The Problem – Time, Money, and Travel

In today’s world of network defense most defenders don’t take the time to train and keep their skills fresh.  They worry about missing a day of work and what will happen when they are gone.  I’m sure most of you reading this second guess yourself about even taking a sick day, let alone a day or even a week to hone your skills.

Even if you are able to find the time to separate yourself from your day to day work, you may not be able to convince your management to pay for the training you really need.  Even if you could convince them, the money just might not be there.  More and more cyber defense budgets are getting slashed because it’s seen as a cost center or an insurance policy, just another operating expense.

The distance to travel to a training site may add another level of difficulty.  Take it from a guy that travels a lot for work, being away from home is difficult.  Coordinating travel is difficult.  Living out of a suitcase is difficult.  In the end, you may question if all the effort to secure budget, time, and travel was even worth the training you received.  In this post, I hope to address these concerns, and make an argument for why you MUST continue to learn.

Why Continued Learning Is Important

Before we start to look at solutions to the problems addressed above, let’s start with why you should continue your information security training.

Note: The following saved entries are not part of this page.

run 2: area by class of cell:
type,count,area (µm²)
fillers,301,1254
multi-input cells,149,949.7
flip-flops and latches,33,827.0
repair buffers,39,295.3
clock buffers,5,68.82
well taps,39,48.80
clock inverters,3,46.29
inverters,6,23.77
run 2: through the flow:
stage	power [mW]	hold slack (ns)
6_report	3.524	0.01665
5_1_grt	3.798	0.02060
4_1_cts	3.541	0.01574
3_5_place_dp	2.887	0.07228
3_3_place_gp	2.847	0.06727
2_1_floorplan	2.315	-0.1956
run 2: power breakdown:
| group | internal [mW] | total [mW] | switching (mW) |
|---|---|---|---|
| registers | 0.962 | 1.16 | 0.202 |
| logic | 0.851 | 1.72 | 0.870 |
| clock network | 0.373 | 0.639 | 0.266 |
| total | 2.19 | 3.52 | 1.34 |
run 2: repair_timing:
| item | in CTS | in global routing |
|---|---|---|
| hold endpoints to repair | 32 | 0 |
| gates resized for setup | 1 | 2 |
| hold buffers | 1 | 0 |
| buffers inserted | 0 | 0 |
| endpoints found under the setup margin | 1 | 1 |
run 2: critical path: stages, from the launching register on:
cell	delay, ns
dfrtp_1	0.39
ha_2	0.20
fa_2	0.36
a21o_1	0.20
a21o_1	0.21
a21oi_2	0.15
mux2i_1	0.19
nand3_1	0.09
==> config.mk <==
export PLATFORM = sky130hd
export DESIGN_NAME = clkdiv_enable_gen
export DESIGN_NICKNAME = d
export VERILOG_FILES = /design/src/rtl/clkdiv_enable_gen.sv
export SDC_FILE = /design/constraint.sdc
export NUM_CORES = 1
export LEC_CHECK = 0
export ABC_CLOCK_PERIOD_IN_PS = 6750
export BUFFER_PORTS_ARGS = -buffer_cell sky130_fd_sc_hd__buf_2
export CAP_MARGIN = 20
export CORE_MARGIN = 2
export CORE_UTILIZATION = 50
export CTS_BUF_LIST = sky130_fd_sc_hd__clkbuf_8
export DETAILED_ROUTE_END_ITERATION = 10
export MAX_ROUTING_LAYER = met4
export PLACE_DENSITY = 0.68
export SLEW_MARGIN = 20
export SYNTH_ARGS = -nofsm -noshare
export SYNTH_HDL_FRONTEND = slang
export SYNTH_SLANG_ARGS = --single-unit
==> constraint.sdc <==
create_clock -name clk_src -period 6.75 [get_ports clk_src]
set_input_delay 0.3375 -clock clk_src [delete_from_list [all_inputs] [get_ports clk_src]]
set_output_delay 0.3375 -clock clk_src [all_outputs]
set_load 0.05 [all_outputs]
`src/rtl/hbridge_deadtime_driver.sv`:
```
// H-bridge gate driver: decodes a two-pin direction request, soft-starts with a PWM
// duty ramp, enforces a dead interval on every exit from a driving state, honours end-stops.
module hbridge_deadtime_driver #(
  parameter int DEAD_CYCLES      = 50000,
  parameter int PWM_PERIOD       = 2500,
  parameter int RAMP_STEP_CYCLES = 500
) (
  input  logic        clk,
  input  logic        rst,
  input  logic        req_a,
  input  logic        req_b,
  input  logic [11:0] duty_max,
  input  logic        limit_fwd,
  input  logic        limit_rev,
  output logic        out_a,
  output logic        out_b,
  output logic [1:0]  state_o,
  output logic [11:0] duty_o,
  output logic        illegal_o
);

  typedef enum logic [1:0] {
    IDLE    = 2'b00,
    RUN_FWD = 2'b01,
    RUN_REV = 2'b10,
    DEAD    = 2'b11
  } state_t;

  localparam logic [11:0] PERIOD_L  = 12'(PWM_PERIOD);
  localparam logic [11:0] PWM_LAST  = 12'(PWM_PERIOD - 1);
  localparam logic [11:0] RAMP_LAST = 12'(RAMP_STEP_CYCLES - 1);
  localparam logic [16:0] DEAD_LAST = 17'(DEAD_CYCLES);

  state_t      state;
  logic [11:0] pwm_cnt;
  logic [11:0] ramp_cnt;
  logic [11:0] duty_cur;
  logic [16:0] dead_cnt;
  logic        req_fwd;
  logic        req_rev;
  logic        pwm_on;
  logic [11:0] duty_tgt;

  // 11 decodes as neither direction, so it behaves like STOP
  assign req_fwd  = req_a & ~req_b;
  assign req_rev  = ~req_a & req_b;
  assign duty_tgt = (duty_max > PERIOD_L) ? PERIOD_L : duty_max;
  assign pwm_on   = (pwm_cnt < duty_cur);

  always_ff @(posedge clk) begin
    if (rst) begin
      state     <= IDLE;
      pwm_cnt   <= '0;
      ramp_cnt  <= '0;
      duty_cur  <= '0;
      dead_cnt  <= '0;
      out_a     <= 1'b0;
      out_b     <= 1'b0;
      illegal_o <= 1'b0;
    end else begin
      // Gates follow the state held before this edge, so a state change shows one edge later
      out_a     <= (state == RUN_FWD) && pwm_on;
      out_b     <= (state == RUN_REV) && pwm_on;
      illegal_o <= illegal_o | (req_a & req_b);

      if (state == RUN_FWD || state == RUN_REV) begin
        pwm_cnt  <= (pwm_cnt == PWM_LAST) ? '0 : pwm_cnt + 1'b1;
        ramp_cnt <= (ramp_cnt == RAMP_LAST) ? '0 : ramp_cnt + 1'b1;
        if (duty_cur > duty_tgt)
          duty_cur <= duty_tgt;
        else if (ramp_cnt == RAMP_LAST && duty_cur < duty_tgt)
          duty_cur <= duty_cur + 1'b1;
      end

      case (state)
        IDLE: begin
          if (req_fwd && !limit_fwd) begin
            state    <= RUN_FWD;
            pwm_cnt  <= '0;
            ramp_cnt <= '0;
            duty_cur <= '0;
          end else if (req_rev && !limit_rev) begin
            state    <= RUN_REV;
            pwm_cnt  <= '0;
            ramp_cnt <= '0;
            duty_cur <= '0;
          end
        end
        RUN_FWD: begin
          if (!req_fwd || limit_fwd) begin
            state    <= DEAD;
            dead_cnt <= '0;
          end
        end
        RUN_REV: begin
          if (!req_rev || limit_rev) begin
            state    <= DEAD;
            dead_cnt <= '0;
          end
        end
        DEAD: begin
          // Entry cycle plus DEAD_CYCLES counted cycles, requests ignored throughout
          if (dead_cnt == DEAD_LAST)
            state <= IDLE;
          else
            dead_cnt <= dead_cnt + 1'b1;
        end
        default: state <= IDLE;
      endcase
    end
  end

  assign state_o = state;
  assign duty_o  = duty_cur;

endmodule

```
`config.mk`:
```
export PLATFORM = sky130hd
export DESIGN_NAME = hbridge_deadtime_driver
export DESIGN_NICKNAME = d
export VERILOG_FILES = /design/src/rtl/hbridge_deadtime_driver.sv
export SDC_FILE = /design/constraint.sdc
export NUM_CORES = 1
export LEC_CHECK = 0
export ABC_AREA = 1
export CORE_AREA = 2 2 72 126
export CTS_BUF_LIST = sky130_fd_sc_hd__clkbuf_4
export CTS_CLUSTER_DIAMETER = 120
export CTS_CLUSTER_SIZE = 10
export DETAILED_ROUTE_END_ITERATION = 16
export DIE_AREA = 0 0 74 128
export HOLD_SLACK_MARGIN = 0.08
export PLACE_DENSITY = 0.75
export SYNTH_ARGS = -nofsm -noshare
export SYNTH_HDL_FRONTEND = slang
export SYNTH_SLANG_ARGS = --single-unit
```
`constraint.sdc`:
```
create_clock -name clk -period 2.6 [get_ports clk]
set_input_delay 0.52 -clock clk [delete_from_list [all_inputs] [get_ports clk]]
set_output_delay 0.52 -clock clk [all_outputs]
set_load 0.01 [all_outputs]
```
==> reports/results.ini <==
[global_route]
grt-ovfl-total = 0
grt_pass1_vias = 4411
antenna_found_initial = 0
grt_usage_pct = 25.4
grt_pass1_wl_um = 18900
grt_max_degree = 25

[cts]
htree_levels = 3
cts_hold_buffers = 0
path_clk_slew_ns = 0.10
root_buffer = clkbuf_4
worstSkewPairLatency_ns = 0.43
cts_tree = built
cts.sinks = 58
cts_buffers = 9
cts_buffer_depth = 2

[synth]
synth_area_leaders = dfxtp_1 28%, nand2_1 13%, ha_1 10%
synth_xor_area_share_pct = 5.92
syn_area_mm2 = 0.00414
ys_warn_count = 0
synth_top_family_by_area = simple AND/OR/NAND/NOR gates
yosysTopAreaCell = dfxtp_1
synth_fp_nets = 687
synthAdderAreaFrac_pct = 9.97
synth_cell_types = 36
synth_top_area_share_pct = 28.0
synth_compound_area_share_pct = 11.8
synth_mux_area_share_pct = 0
syn_area_per_cell_um2 = 6.51
synth-simple-area-share_pct = 35.0
synthCells = 636
synth_seq_cells = 58
yosysSeqAreaShare_pct = 28.0

[hold_path]
min_path_type = flip-flop to flip-flop

[layout]
antennaDiodeCount = 0
regArea_mm2 = 0.00116
area_growth_pct = 24.5
multi_input_area_mm2 = 0.00282
drive_gt1_share_pct = 13.9
final_nets = 746
fillers = 785
instances_no_fill = 816

[placed_design]
port_buffers = 34
place_inst = 799
gp_congestion = 0.965
dpl.hpwl_um = 8520
pre_cts_slack_ns = -0.740

[timing]
max_slew_margin_pct = 19.1
setup_violations = 0
finalHoldViolCount = 0
finalCritPeriodShare_pct = 95.8
setup-tns-final_ns = 0
skew_ns = 0.0132
fmax_ghz = 0.402
slew_violations = 0
fin_ws_ns = 0.110
worst_pin_slew_ns = 1.21
period_needed_ns = 2.49

[floorplan]
initial_core_util_pct = 48.7
coreArea_mm2 = 0.00850
boundaryPins = 35
die_h_um = 128
rows = 45
die_area_mm2 = 0.00947
die_w_um = 74

[power_and_ir_drop]
p_leak_nw = 2.14
vdd_ir_drop_max_mv = 0.325
power.density_mw_per_mm2 = 552

[detailed_routing]
ant_nets = 0
wl_per_cell_um = 14.2
drtIter0Drc = 192
num_vias = 4423
vias_per_cell = 5.42
dr.pass1.iters = 5
drcViolationCount = 0
wl_um = 11600

[run]
drv_cap = 0

[outcome]
status = complete, no violations

[setup_path]
critPathMaxFanout = 7
start_kind = input pin
required_ns = 2.97
arrival_ns = 2.86
critPathKind = input pin to flip-flop
cp-end-kind = flip-flop

flip-flops by register name, summed over array words and instances, names as in the netlist:
name / flops
ramp_cnt: 12
pwm_cnt: 12
dead_cnt: 17
state_o: 2
duty_o: 12
illegal_o: 1
out_a: 1
out_b: 1
timing repair:
| item | CTS | global route |
|---|---|---|
| resized for setup | 23 | 40 |
| setup buffers | 1 | 0 |
| cloned | 1 | 0 |
| setup endpoints to repair | 12 | 12 |
| pin swaps | 5 | 12 |
| endpoints found under the hold margin | 0 | 0 |
final cells by class:
cell class                      instances  area share (%)
Clock buffer                           10            1.46
Clock inverter                          5           0.898
Inverter                               80            5.99
Multi-Input combinational cell        482            54.7
Sequential cell                        58            22.5
Tap cell                              117            2.84
Timing Repair Buffer                   64            11.6
synth_stat cells, drive strengths merged:
library cell / n
o22ai: 2
a21oi: 51
dfxtp: 58
o21bai: 1
and3: 1
nor4: 3
nand3: 46
a221oi: 1
buf: 7
nand4: 14
ha: 33
a211oi: 3
o211ai: 1
o21ai: 25
nand2: 149
clkbuf: 10
or2: 2
nor3b: 3
nand3b: 1
o31ai: 1
a31oi: 1
xnor2: 5
a21boi: 2
inv: 80
nor3: 25
nor2: 88
xor2: 23
per-stage QoR:
step	power (mW)	hold WS [ns]	utilization [%]	area, um2
3_5_place_dp	2.12	0.466	56.0	4760
5_1_grt	3.05	0.505	60.6	5160
2_1_floorplan	1.74	0.455	-	4140
3_3_place_gp	2.09	0.449	56.0	4760
4_1_cts	2.79	0.487	58.7	4990
6_report	2.85	0.479	60.6	5160
cell families (layout without fill, tap and decap cells):
logic type / Yosys count / in the layout
AND/OR/NAND/NOR: 332 / 333
XOR/XNOR: 28 / 28
flip-flops: 58 / 58
AO/OA/AOI/OAI: 88 / 88
adder cells (fa/ha/maj): 33 / 33
buffers and inverters: 97 / 159
where the power goes:
group,internal [mW],leakage (nW),switching [mW]
sequential,0.960,0.470,0.118
combinational,0.464,1.60,0.683
clock,0.288,0.0688,0.335
total,1.71,2.14,1.14
final timing paths:
path,start,to,slack [ns],cells past startpoint
worst max-delay path,duty_max[9],duty_o[10],0.11,20
worst min-delay path,illegal_o,illegal_o,0.48,2
worst max register to register,state_o[0],ramp_cnt[6],0.28,8
worst min register to register,illegal_o,illegal_o,0.48,2
cell usage in the layout (no fill, tap or decap), types with 5 or more instances in the layout:
master and count:
nand2_1 132, nor2_1 81, inv_1 75, dfxtp_1 58, a21oi_1 47, nand3_1 40, buf_4 28, ha_1 27
clkdlybuf4s50_1 25, nor3_1 24, xor2_1 23, o21ai_0 19, nand2_2 14, nand4_1 14, clkbuf_4 10, dlymetal6s2s_1 9
o21ai_2 6, nor2_4 6, ha_4 6, nand3_2 5, xnor2_1 5
layer usage:
metal | vias to the layer above | routed length (um) | track usage, % | part of all wire, %
met5 | - | 0 | 0 | 0
met4 | 0 | 711 | 17.3 | 6.1
met3 | 61 | 424 | 4.64 | 3.7
met2 | 138 | 6270 | 47.7 | 54
met1 | 2037 | 4160 | 23.4 | 36
li1 | 2187 | - | - | -
critical path: stages:
cell	delay [ns]
clkdlybuf4s50_1	0.45
nor2_1	0.13
nand2_2	0.10
nand2_4	0.14
inv_6	0.06
buf_4	0.14
nor2_4	0.08
ha_1	0.23
nand2_1	0.08
inv_2	0.04
nand2_1	0.05
nand2_1	0.06
nand2_2	0.07
nand3_2	0.08
buf_4	0.15
clkinvlp_4	0.14
nand2_1	0.07
nand2_1	0.06
nand3_1	0.09
a21oi_2	0.12
Note: power is estimated with default switching activity, not from simulation.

First, let’s look at it on a personal level.  Stagnation leads to boredom and continuing to do things inefficiently, or just flat out the wrong way.  I do know some people that are perfectly happy doing the same thing at their job day-in and day-out.  They are happy to continue doing the same ‘ole same ‘ole.  However, most of the security analysts I have met aren’t content to stay sedentary in their careers.  They want to learn more about the craft of information security.  They thrive off new knowledge.

To the Infosec managers out there – your people, your team, the people that look to you for guidance and leadership will be much happier and have a higher rate of job satisfaction if you feed their desire to learn.

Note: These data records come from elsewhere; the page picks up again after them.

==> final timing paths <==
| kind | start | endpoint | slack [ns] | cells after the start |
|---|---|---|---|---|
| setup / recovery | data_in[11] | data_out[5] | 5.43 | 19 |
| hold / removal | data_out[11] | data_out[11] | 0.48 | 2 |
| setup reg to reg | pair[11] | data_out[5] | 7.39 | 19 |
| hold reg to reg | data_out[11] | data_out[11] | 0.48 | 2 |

Building Your Personal Brand

I learned a while ago that no one is going to be a better advocate for you than you.  I could go deep into personal branding here, but that is for another day.  For the purposes of this post, just understand that continuing education and demonstrating your knowledge is the foundation of building your own personal brand.  If you want to build a long, sustainable, and happy career for yourself, start focusing on yourself and building your personal brand. Do it by continuing to learn.

How Training Helps Your Organization

Although your company, department, school, whatever might look at your training as a waste of time and money, they need to understand that it is an investment in the organization.  Continued learning will help employees do their job better and faster.

If we look to other professions like medicine, military, and law enforcement we see organizations where continued learning isn’t just encouraged – it’s required.  Why is that?  For these fields, it’s because it is likely that the new education will help them save lives and keep people safe.  For information security, it’s because the continuing education your analysts receive helps to keep your organization, data, and customers safe.

Solving The Time, Money, Travel Problem

Unfortunately, there isn’t an exact answer for every organization.  Because of the politics, funding, and personalities involved, every situation is going to be different.  What I’m going to discuss here are general recommendations that should be able to help in most circumstances.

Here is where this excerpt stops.